What qualifies you, or journalists, to know umpty-squat about national
security?

99% of what snowden leaked had _nothing_ to do with the privacy of U.S.
citizens. Nothing.

------
unreal37
Seems like a non-story. The NSA was in possession of a couple of documents
created by German intelligence. There's no evidence how they got them. Perhaps
there was a leaker inside of the German intelligence service who posted a copy
of these memos to a pastebin? They have no idea how the Americans got it.

------
on_
Many people are saying the same thing:

> Spying on other spying agencies seems like 100% fair game

> This is legitimate activity for the NSA

> I'd be pretty angry at NSA for being incompetent if they didn't spy on
> foreign intelligence agencies.

Correct. This is what spy agencies do. Edward Snowden is an American Hero, and
it is a shame what has happened beyond the obvious. His name is invoked for
shock headlines, and at this point there is almost no reaction to these
disclosures and that is worrying. If there was a way to lower the power
distance between "Government Actors" and citizens, we could expend resources
cooperatively instead of competitively.

Until then, there will be numerous government agencies AND companies, on many
continents and countries, building systems to collect and analyze your data
creating a single point of failure. That sounds counter intuitive, but if we
assume all of your data is essentially uniform and the Chinese/NSA/BND etc.
all have essentially the same data. If even one of those places has a breach
event, your data will be in the hands of bad individual actors. This leaves
aside, that the data is already in the hands of questionable players.

To conclude, the Snowden docs were illuminating but no longer hold the shock
they once did. Not much has changed. The initial disclosure confirmed for a
lot of us what we already knew, and publicized it to those who didn't. The
ongoing disclosures are marginal now and really a function of leveraging
Snowden's name for ad-traffic. Hopefully, going forward there will be a
framework for protecting privacy that regular, everyday people can easily use.
Until then, these disclosures are just a disheartening reminder of the
inability to seperate gov. tyranny from legitimate activity.

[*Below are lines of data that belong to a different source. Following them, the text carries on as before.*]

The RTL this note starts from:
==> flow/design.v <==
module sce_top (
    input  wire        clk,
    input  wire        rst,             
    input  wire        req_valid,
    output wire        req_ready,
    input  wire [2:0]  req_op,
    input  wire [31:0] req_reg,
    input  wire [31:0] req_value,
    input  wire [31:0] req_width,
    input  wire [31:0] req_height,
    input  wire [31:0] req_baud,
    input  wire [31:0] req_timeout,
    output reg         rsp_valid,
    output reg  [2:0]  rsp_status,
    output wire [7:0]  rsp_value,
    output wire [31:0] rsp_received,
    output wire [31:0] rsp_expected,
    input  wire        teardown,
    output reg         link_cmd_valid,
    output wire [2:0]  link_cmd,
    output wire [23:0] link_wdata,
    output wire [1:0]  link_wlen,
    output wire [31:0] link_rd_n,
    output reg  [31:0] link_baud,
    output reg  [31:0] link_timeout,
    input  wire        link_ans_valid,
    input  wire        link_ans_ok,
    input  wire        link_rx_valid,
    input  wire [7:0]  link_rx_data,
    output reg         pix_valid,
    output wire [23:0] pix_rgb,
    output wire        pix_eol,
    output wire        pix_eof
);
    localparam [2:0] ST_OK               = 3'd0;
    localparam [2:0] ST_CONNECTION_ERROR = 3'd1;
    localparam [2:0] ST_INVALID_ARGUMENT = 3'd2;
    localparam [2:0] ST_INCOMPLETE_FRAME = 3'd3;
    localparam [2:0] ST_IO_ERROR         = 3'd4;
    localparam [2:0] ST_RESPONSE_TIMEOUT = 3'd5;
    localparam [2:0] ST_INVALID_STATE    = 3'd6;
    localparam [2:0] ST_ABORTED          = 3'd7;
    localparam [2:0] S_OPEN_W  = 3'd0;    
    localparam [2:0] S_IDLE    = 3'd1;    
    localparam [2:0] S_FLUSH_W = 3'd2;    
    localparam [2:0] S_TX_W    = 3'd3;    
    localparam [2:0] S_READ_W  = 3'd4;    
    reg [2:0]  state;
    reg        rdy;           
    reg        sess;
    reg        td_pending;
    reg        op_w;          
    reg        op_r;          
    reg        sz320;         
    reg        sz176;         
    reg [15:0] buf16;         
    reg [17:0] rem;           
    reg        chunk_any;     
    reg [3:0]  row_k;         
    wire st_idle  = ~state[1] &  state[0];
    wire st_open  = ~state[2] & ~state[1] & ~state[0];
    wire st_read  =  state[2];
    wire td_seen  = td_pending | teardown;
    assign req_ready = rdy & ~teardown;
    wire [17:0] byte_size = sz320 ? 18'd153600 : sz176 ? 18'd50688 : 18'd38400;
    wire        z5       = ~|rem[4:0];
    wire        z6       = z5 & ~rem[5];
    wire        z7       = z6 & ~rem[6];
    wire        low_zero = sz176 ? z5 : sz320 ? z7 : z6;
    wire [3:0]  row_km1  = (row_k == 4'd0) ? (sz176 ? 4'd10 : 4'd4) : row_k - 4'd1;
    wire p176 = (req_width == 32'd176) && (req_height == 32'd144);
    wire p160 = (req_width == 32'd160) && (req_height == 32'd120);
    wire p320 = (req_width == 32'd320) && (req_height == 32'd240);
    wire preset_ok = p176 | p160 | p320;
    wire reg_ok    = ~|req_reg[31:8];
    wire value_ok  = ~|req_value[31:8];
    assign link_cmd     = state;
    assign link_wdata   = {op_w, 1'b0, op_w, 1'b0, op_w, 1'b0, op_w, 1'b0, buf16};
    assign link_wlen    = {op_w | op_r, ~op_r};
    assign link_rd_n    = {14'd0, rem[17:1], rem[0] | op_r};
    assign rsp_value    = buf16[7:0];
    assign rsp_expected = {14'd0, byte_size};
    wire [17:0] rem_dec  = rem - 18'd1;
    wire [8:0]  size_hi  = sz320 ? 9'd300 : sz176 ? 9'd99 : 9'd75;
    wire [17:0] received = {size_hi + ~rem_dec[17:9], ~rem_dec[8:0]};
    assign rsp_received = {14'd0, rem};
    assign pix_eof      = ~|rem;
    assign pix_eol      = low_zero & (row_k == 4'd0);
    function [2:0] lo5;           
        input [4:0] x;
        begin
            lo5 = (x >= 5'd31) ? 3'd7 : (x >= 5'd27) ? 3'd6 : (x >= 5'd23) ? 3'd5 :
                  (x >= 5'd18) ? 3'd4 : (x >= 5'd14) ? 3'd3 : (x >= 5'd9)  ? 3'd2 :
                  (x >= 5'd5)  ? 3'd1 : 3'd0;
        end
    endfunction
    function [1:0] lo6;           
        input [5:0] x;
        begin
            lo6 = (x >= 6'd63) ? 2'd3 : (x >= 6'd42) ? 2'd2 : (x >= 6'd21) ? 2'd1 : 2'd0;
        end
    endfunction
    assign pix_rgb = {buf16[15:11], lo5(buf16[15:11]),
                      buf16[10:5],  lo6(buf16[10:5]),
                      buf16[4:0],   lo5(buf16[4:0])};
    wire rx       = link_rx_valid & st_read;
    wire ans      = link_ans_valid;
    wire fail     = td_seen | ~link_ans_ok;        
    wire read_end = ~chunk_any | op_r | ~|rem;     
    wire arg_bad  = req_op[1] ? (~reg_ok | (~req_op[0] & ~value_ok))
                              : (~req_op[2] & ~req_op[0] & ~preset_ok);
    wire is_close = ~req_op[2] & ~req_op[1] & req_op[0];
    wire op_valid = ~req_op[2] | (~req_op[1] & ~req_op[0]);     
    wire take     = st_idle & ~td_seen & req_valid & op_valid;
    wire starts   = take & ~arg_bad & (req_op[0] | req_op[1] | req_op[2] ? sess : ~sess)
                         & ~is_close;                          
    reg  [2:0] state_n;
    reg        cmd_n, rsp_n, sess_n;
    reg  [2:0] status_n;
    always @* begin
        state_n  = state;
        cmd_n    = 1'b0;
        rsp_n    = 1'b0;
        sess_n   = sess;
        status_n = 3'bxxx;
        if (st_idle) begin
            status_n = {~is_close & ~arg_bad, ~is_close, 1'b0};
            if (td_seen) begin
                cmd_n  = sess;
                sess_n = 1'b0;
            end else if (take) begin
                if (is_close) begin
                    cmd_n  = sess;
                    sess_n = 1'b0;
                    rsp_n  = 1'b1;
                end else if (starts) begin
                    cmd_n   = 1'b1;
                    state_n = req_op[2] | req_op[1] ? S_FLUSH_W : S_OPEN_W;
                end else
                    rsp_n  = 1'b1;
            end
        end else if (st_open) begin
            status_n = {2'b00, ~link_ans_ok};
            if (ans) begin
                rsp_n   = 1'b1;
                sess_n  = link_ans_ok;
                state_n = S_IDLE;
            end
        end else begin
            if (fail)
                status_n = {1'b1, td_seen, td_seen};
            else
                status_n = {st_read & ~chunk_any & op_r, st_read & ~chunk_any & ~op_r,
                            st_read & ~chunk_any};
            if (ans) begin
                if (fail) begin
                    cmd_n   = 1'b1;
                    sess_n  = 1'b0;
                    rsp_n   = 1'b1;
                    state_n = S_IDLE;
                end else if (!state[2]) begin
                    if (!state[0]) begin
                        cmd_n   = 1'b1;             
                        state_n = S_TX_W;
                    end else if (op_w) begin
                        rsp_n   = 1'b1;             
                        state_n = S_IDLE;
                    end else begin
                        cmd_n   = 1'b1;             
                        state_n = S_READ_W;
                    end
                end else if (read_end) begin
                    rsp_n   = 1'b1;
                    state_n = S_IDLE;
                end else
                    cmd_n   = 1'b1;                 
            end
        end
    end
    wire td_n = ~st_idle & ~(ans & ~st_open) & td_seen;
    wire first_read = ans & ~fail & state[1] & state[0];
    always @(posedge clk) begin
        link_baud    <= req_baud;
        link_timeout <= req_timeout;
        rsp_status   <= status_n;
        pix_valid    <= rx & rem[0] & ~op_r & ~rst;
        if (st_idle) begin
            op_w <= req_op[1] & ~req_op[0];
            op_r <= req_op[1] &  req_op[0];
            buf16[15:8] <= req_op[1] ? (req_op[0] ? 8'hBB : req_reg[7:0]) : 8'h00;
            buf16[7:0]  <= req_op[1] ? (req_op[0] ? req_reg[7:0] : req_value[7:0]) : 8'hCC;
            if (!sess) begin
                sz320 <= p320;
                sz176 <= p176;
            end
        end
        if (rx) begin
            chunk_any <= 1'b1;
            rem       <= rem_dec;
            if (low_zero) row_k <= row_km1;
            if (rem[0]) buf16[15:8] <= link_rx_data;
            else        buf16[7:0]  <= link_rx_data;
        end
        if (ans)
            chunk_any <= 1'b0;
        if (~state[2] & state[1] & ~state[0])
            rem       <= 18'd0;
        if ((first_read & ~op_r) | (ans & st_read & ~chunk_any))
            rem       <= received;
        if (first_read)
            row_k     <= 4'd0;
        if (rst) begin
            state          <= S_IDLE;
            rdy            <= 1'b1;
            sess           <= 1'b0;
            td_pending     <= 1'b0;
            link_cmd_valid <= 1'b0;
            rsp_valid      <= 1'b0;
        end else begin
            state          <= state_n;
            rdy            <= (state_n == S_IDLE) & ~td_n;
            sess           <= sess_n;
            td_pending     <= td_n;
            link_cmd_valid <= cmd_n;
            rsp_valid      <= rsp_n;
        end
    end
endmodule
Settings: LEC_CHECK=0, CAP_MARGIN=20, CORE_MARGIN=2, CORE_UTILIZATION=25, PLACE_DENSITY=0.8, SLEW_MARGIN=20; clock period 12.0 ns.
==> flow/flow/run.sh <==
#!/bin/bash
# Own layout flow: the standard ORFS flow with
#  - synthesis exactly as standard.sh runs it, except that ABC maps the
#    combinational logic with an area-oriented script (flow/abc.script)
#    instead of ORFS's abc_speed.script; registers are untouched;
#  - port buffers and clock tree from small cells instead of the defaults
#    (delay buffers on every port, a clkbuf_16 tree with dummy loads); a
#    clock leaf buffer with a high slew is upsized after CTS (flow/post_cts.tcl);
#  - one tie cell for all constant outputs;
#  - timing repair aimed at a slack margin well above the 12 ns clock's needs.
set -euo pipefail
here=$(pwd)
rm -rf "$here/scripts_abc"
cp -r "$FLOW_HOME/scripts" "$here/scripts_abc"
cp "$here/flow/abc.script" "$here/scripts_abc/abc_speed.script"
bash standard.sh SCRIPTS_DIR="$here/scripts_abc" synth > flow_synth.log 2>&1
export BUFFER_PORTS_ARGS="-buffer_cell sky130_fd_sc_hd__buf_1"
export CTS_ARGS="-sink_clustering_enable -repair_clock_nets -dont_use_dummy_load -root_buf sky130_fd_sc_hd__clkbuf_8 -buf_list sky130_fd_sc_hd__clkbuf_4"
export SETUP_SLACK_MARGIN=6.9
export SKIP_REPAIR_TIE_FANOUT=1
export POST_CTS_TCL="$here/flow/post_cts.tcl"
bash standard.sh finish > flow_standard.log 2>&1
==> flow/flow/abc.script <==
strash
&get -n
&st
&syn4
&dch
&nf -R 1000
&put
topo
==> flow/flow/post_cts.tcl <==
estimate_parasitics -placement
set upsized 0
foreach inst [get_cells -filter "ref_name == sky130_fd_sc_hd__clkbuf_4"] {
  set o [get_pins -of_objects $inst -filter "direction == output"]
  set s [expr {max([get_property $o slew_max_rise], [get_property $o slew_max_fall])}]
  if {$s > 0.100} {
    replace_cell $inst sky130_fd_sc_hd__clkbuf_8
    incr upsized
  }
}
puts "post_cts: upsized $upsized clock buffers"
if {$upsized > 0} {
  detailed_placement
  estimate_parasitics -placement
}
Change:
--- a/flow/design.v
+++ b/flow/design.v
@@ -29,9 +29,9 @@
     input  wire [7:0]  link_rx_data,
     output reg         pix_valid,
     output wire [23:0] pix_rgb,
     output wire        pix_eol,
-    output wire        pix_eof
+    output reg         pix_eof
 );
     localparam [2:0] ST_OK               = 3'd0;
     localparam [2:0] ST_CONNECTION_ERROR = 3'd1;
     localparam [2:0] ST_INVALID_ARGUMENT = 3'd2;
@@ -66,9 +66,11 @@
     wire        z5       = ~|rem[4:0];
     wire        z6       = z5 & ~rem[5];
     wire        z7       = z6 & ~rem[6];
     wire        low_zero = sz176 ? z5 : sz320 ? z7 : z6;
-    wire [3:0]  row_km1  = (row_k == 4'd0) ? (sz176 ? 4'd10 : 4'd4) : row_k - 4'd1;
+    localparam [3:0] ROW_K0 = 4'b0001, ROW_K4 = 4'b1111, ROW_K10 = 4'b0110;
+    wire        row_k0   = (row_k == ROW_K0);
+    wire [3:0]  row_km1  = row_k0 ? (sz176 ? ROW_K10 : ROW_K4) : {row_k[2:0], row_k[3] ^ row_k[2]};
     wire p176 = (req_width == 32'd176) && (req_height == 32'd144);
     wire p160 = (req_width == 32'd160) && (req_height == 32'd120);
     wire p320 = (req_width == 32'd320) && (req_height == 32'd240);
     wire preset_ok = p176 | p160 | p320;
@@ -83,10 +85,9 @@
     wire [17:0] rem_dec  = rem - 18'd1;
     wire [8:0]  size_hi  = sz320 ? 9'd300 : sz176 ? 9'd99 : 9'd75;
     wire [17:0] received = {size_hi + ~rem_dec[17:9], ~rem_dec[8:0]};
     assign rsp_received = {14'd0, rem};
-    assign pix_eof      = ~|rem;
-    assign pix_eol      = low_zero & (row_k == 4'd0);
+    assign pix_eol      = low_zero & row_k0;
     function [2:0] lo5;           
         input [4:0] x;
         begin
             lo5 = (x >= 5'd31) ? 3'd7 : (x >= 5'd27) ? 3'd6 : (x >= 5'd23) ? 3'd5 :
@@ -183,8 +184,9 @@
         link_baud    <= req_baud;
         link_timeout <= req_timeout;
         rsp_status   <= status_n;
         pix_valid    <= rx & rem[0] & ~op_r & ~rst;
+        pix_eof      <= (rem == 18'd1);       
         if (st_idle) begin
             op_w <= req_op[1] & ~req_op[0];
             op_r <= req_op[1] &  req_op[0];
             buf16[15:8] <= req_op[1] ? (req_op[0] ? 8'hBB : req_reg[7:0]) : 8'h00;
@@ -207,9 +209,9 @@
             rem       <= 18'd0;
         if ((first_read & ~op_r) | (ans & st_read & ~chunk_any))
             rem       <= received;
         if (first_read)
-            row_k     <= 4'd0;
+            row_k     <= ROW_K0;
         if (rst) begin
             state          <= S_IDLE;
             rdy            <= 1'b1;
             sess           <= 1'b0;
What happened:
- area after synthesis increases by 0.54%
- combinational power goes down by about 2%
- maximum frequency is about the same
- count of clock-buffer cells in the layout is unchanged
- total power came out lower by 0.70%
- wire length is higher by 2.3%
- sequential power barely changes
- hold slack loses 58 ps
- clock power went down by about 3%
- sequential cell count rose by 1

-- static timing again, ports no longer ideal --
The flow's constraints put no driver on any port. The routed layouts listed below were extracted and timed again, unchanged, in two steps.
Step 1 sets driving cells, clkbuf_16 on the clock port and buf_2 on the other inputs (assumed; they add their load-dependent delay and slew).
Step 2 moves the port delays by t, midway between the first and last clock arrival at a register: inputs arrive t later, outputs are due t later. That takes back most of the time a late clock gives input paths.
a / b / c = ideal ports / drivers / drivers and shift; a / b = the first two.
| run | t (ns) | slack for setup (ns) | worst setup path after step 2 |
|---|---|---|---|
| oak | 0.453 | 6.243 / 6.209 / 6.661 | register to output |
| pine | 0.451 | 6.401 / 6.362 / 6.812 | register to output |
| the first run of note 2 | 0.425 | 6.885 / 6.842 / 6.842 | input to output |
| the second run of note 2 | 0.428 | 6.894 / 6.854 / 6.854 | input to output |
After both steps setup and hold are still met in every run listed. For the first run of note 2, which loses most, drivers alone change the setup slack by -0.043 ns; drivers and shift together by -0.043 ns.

[0]Snowden is living in an undisclosed location in Russia, a country hostile
to the US, and barred from entering America without being tried for treason.
Disappointing.

------
merb
Currently the more get's leaked, the more I'm afraid.

I live in Germany and I hope that there won't be any global war. But currently
the policits between countries getting stranger and stranger. Mostly due to
the governements. Shouldn't they suppose to work for freedom and not war?

I mean I think even germany will send weapons to bad behaved countries
(americans aswell), just for the money, who cares about weapon embargos?!
Money is all and the fact that so many people care so much about Money and
some kind of 'status' inside their culture makes things really really worse.

I hope that I can live in peace until I die. Hopefully.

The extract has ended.